Using the Primitives#
Operations can use this Primitive to add a new array to
the computation graph. An array can be constructed by providing its
data type, shape, the Primitive that computes it, and the
array inputs that are passed to the primitive.
Let’s re-implement our operation now in terms of our Axpby primitive.
array axpby(
const array& x, // Input array x
const array& y, // Input array y
const float alpha, // Scaling factor for x
const float beta, // Scaling factor for y
StreamOrDevice s /* = {} */ // Stream on which to schedule the operation
) {
// Promote dtypes between x and y as needed
auto promoted_dtype = promote_types(x.dtype(), y.dtype());
// Upcast to float32 for non-floating point inputs x and y
auto out_dtype = is_floating_point(promoted_dtype)
? promoted_dtype
: promote_types(promoted_dtype, float32);
// Cast x and y up to the determined dtype (on the same stream s)
auto x_casted = astype(x, out_dtype, s);
auto y_casted = astype(y, out_dtype, s);
// Broadcast the shapes of x and y (on the same stream s)
auto broadcasted_inputs = broadcast_arrays({x_casted, y_casted}, s);
auto out_shape = broadcasted_inputs[0].shape();
// Construct the array as the output of the Axpby primitive
// with the broadcasted and upcasted arrays as inputs
return array(
/* const std::vector<int>& shape = */ out_shape,
/* Dtype dtype = */ out_dtype,
/* std::unique_ptr<Primitive> primitive = */
std::make_unique<Axpby>(to_stream(s), alpha, beta),
/* const std::vector<array>& inputs = */ broadcasted_inputs);
}
This operation now handles the following:
Upcast inputs and resolve the output data type.
Broadcast the inputs and resolve the output shape.
Construct the primitive
Axpbyusing the given stream,alpha, andbeta.Construct the output
arrayusing the primitive and the inputs.
Implementing the Primitive#
No computation happens when we call the operation alone. In effect, the
operation only builds the computation graph. When we evaluate the output
array, MLX schedules the execution of the computation graph, and calls
Axpby::eval_cpu() or Axpby::eval_gpu() depending on the
stream/device specified by the user.
Warning
When Primitive::eval_cpu() or Primitive::eval_gpu() are called,
no memory has been allocated for the output array.

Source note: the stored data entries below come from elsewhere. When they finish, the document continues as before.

From an optimization exercise on the open Yosys and OpenROAD flow, aimed at small area, a short achievable clock period and few clock cycles; shortcuts taken in it are not production practice.
RTL that was checked went through simulation tests only; none was proved equivalent to the original.
The clock input has no modelled driver; a real chip could not lean on it and would need a root buffer or a full tree.
Power and IR drop assume default switching activity.

==> flow/design.v (excerpt) <==
module wildcard_name_matcher (
    input  logic       i_clk,
    input  logic       i_rst_n,
    input  logic       i_valid,
    output logic       o_ready,
    input  logic       i_cmd,
    input  logic [7:0] i_ch,
    input  logic       i_last,
    output logic       o_valid,
    input  logic       i_ready,
    output logic       o_matched,
    output logic       o_pattern_overflow
);
Size in the first run: roughly 1200 cells after synthesis, roughly 18 I/O pins, roughly 0.015 sq mm of cells after synthesis.
export LEC_CHECK = 0
export CAP_MARGIN = 20
export CORE_MARGIN = 2
export CORE_UTILIZATION = 40
export SETUP_SLACK_MARGIN = 3.2
export SLEW_MARGIN = 20
export TNS_END_PERCENT = 50
create_clock -name core_clock -period 5.0 [get_ports {i_clk}]
standard.sh (not shown) runs the stock make flow with config.mk's settings and CLKGATE_MAP_FILE= SYNTH_SCRIPT=/design/flow/synth_recipe.tcl, a recipe that flattens the netlist after the stock synthesis.
==> flow/flow/run.sh <==
#!/bin/bash
# The standard layout (standard.sh), except that
# - the ports are buffered with sky130_fd_sc_hd__buf_4, not the cell
#   buffer_ports picks by default;
# - the clock tree is built by flow/clock_tree.tcl in place of
#   clock_tree_synthesis: four root buffers on the clock port, each driving the
#   leaf buffers of the flip-flop groups near it;
# - floorplan and placement repair timing with a setup margin of 2.0 ns, the
#   later steps with the margin in config.mk.
set -euo pipefail
bash standard.sh synth > synth.log 2>&1
bash standard.sh 'BUFFER_PORTS_ARGS=-buffer_cell sky130_fd_sc_hd__buf_4' "PRE_CTS_TCL=$PWD/flow/clock_tree.tcl" SETUP_SLACK_MARGIN=2.0 place > place.log 2>&1
bash standard.sh 'BUFFER_PORTS_ARGS=-buffer_cell sky130_fd_sc_hd__buf_4' "PRE_CTS_TCL=$PWD/flow/clock_tree.tcl" finish > layout.log 2>&1
Other scripts of this flow, unchanged in this note and not shown: flow/flow/clock_tree.tcl
The baseline passed the timing, design-rule and antenna checks.
Testbench counts at the start, summed over its fixed seeds: cycles 32,693.
Next try:
--- a/flow/flow/run.sh
+++ b/flow/flow/run.sh
@@ -7,3 +7 @@
-#   leaf buffers of the flip-flop groups near it;
-# - floorplan and placement repair timing with a setup margin of 2.0 ns, the
-#   later steps with the margin in config.mk.
+#   leaf buffers of the flip-flop groups near it.
@@ -12 +9,0 @@
-bash standard.sh 'BUFFER_PORTS_ARGS=-buffer_cell sky130_fd_sc_hd__buf_4' "PRE_CTS_TCL=$PWD/flow/clock_tree.tcl" SETUP_SLACK_MARGIN=2.0 place > place.log 2>&1
- SETUP_SLACK_MARGIN: 3.2 -> 3.15
Effect:
- The changed run went through all stages and came out clean
- critical path depth does not change
- utilization fell by 0.64 points
- die area stays the same
- final cell count fell by 0.53%
- maximum frequency rose by 1.2%
- design area fell by 1.4%
- synthesized cell count stays the same
Next try:
- SETUP_SLACK_MARGIN: 3.15 -> 3.2
- TNS_END_PERCENT: 50 -> 70
Final area rose slightly; via count rose slightly; power stays flat; wire length rose slightly; sequential power is about the same; sequential cell count does not change; setup slack improves by 54 ps; die area stays the same; global-route usage is about the same; maximum frequency rose by a few percent; final cell count rose slightly.
No run of this note takes its clock network from TritonCTS; it comes from the design's own scripts or RTL.

========
amber:
wildcard_name_matcher, a different RTL version from the one above (not shown whole).
For scale: roughly 1,200 cells after synthesis, ~330 flip-flops, ~18 I/O pins.
export LEC_CHECK = 0
export CAP_MARGIN = 20
export CORE_MARGIN = 2
export CORE_UTILIZATION = 40
export SETUP_SLACK_MARGIN = 3.05
export SLEW_MARGIN = 20
create_clock -name core_clock -period 5.0 [get_ports {i_clk}]
==> flow/flow/run.sh <==
#!/bin/bash
# The standard layout (standard.sh), except that
# - the ports are buffered with sky130_fd_sc_hd__buf_4, not the cell
#   buffer_ports picks by default;
# - the clock tree is built by flow/clock_tree.tcl in place of
#   clock_tree_synthesis: four root buffers on the clock port, each driving the
#   leaf buffers of the flip-flop groups near it.
set -euo pipefail
bash standard.sh synth > synth.log 2>&1
bash standard.sh 'BUFFER_PORTS_ARGS=-buffer_cell sky130_fd_sc_hd__buf_4' "PRE_CTS_TCL=$PWD/flow/clock_tree.tcl" finish > layout.log 2>&1
Other scripts of this flow, unchanged in this note and not shown: flow/flow/clock_tree.tcl
Testbench counts of amber, summed over its fixed seeds: cycles 32,693.
What onyx does differently from amber at the input level:
- an added TNS_END_PERCENT of 50
- a change of SETUP_SLACK_MARGIN from 3.05 to 3.1
Findings:
Relative to amber, the met1 track utilization from global routing of onyx is higher by 0.37 points.
Comparing amber against onyx, there is no change at all in initial standard-cell utilization of the core.
On synthesis-to-layout area growth, amber and onyx are basically level.
Cell area power density essentially unchanged between onyx and amber.
The overall power after layout on onyx is in line with that on amber.
Looking at amber and onyx, the cell count is a wash.
### onyx -> violet
- SETUP_SLACK_MARGIN now 3.15, was 3.1
--- outcome ---
violet vs onyx: wire length per cell up
Going from onyx to violet, final critical-path required period now sits at about the same level, part of the cycle the worst path needs closely matched the old numbers, worst hold slack shows an increase of 0.0090 ns, synthesized netlist cell count about even.
Comparing violet and onyx, sum of met2 wire segment lengths after detailed routing is higher on violet.
Of violet and onyx, violet shows the higher met3 layer usage reported by global route, with onyx below it.
Path depth of the worst reg2reg path came out exactly the same in violet and onyx.
Modified inputs, zinc compared to violet
- TNS_END_PERCENT: 50 -> unset
- SETUP_SLACK_MARGIN: 3.15 -> 3.0
Results
Cmp zinc vs violet: setup slack lower in zinc
The met2 global-route usage number comes out lower for zinc vs violet.
Changes observed in zinc relative to violet: via count went down, number of detailed-routing iterations run before antenna repair went down, share of the clock period used by the worst path went up, final non-filler cell area went down, global-route usage went down.
Relative to zinc, the following input files were edited for quartz:
- changing SETUP_SLACK_MARGIN from 3.0 to 3.1
==> results.txt <==
- The higher met1 usage in global routing came out of quartz.
- Looking at estimated wirelength of the detail-placed design across both flows, quartz is the weaker of the two, with zinc ahead.
- quartz ended up with a higher layout overhead on the synthesized area than zinc did.
- Diff zinc -> quartz | sequential share of layout area | decrease of 0.38 points
- On cell count, zinc tracks quartz almost exactly.
- The run with more routed wire is quartz, not zinc.
- Detailed-routing wirelength on met1 up about 1.5% in quartz wrt zinc
- Against zinc, quartz comes in 1 lower on depth of the most critical reg-to-reg path.
In every run of this note, the design's own scripts or RTL, not TritonCTS, make the clock network.

========
Another version of the RTL of wildcard_name_matcher (not shown whole).
Size: ~320 flip-flops, about 18 I/O pins.
export LEC_CHECK = 0
export CAP_MARGIN = 20
export CORE_MARGIN = 2
export CORE_UTILIZATION = 40
export SETUP_SLACK_MARGIN = 2.95
export SLEW_MARGIN = 20
create_clock -name core_clock -period 5.0 [get_ports {i_clk}]
==> flow/flow/run.sh <==
#!/bin/bash
# The standard layout (standard.sh), except that the clock tree is built by
# flow/clock_tree.tcl in place of clock_tree_synthesis: four root buffers on the
# clock port, each driving the leaf buffers of the flip-flop groups near it.
set -euo pipefail
bash standard.sh synth > synth.log 2>&1
bash standard.sh "PRE_CTS_TCL=$PWD/flow/clock_tree.tcl" finish > layout.log 2>&1
Other scripts of this flow, unchanged in this note and not shown: flow/flow/clock_tree.tcl
Testbench counts at the start, summed over its fixed seeds: cycles 32,708.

It falls on the implementation
of these functions to allocate memory as needed
Implementing the CPU Backend#
Let’s start by trying to implement a naive and generic version of
Axpby::eval_cpu(). We declared this as a private member function of
Axpby earlier called Axpby::eval().
Our naive method will go over each element of the output array, find the
corresponding input elements of x and y and perform the operation
pointwise. This is captured in the templated function axpby_impl().
template <typename T>
void axpby_impl(
const array& x,
const array& y,
array& out,
float alpha_,
float beta_) {
// We only allocate memory when we are ready to fill the output
// malloc_or_wait synchronously allocates available memory
// There may be a wait executed here if the allocation is requested
// under memory-pressured conditions
out.set_data(allocator::malloc_or_wait(out.nbytes()));
// Collect input and output data pointers
const T* x_ptr = x.data<T>();
const T* y_ptr = y.data<T>();
T* out_ptr = out.data<T>();
// Cast alpha and beta to the relevant types
T alpha = static_cast<T>(alpha_);
T beta = static_cast<T>(beta_);
// Do the element-wise operation for each output
for (size_t out_idx = 0; out_idx < out.size(); out_idx++) {
// Map linear indices to offsets in x and y
auto x_offset = elem_to_loc(out_idx, x.shape(), x.strides());
auto y_offset = elem_to_loc(out_idx, y.shape(), y.strides());
// We allocate the output to be contiguous and regularly strided
// (defaults to row major) and hence it doesn't need additional mapping
out_ptr[out_idx] = alpha * x_ptr[x_offset] + beta * y_ptr[y_offset];
}
}
Now, we would like our implementation to be able to do this pointwise operation
for all incoming floating point arrays. Accordingly, we add dispatches for
float32, float16, bfloat16 and complex64. We throw an error
if we encounter an unexpected type.
/** Fall back implementation for evaluation on CPU */
void Axpby::eval(const std::vector<array>& inputs, array& out) {
// Check the inputs (registered in the op while constructing the out array)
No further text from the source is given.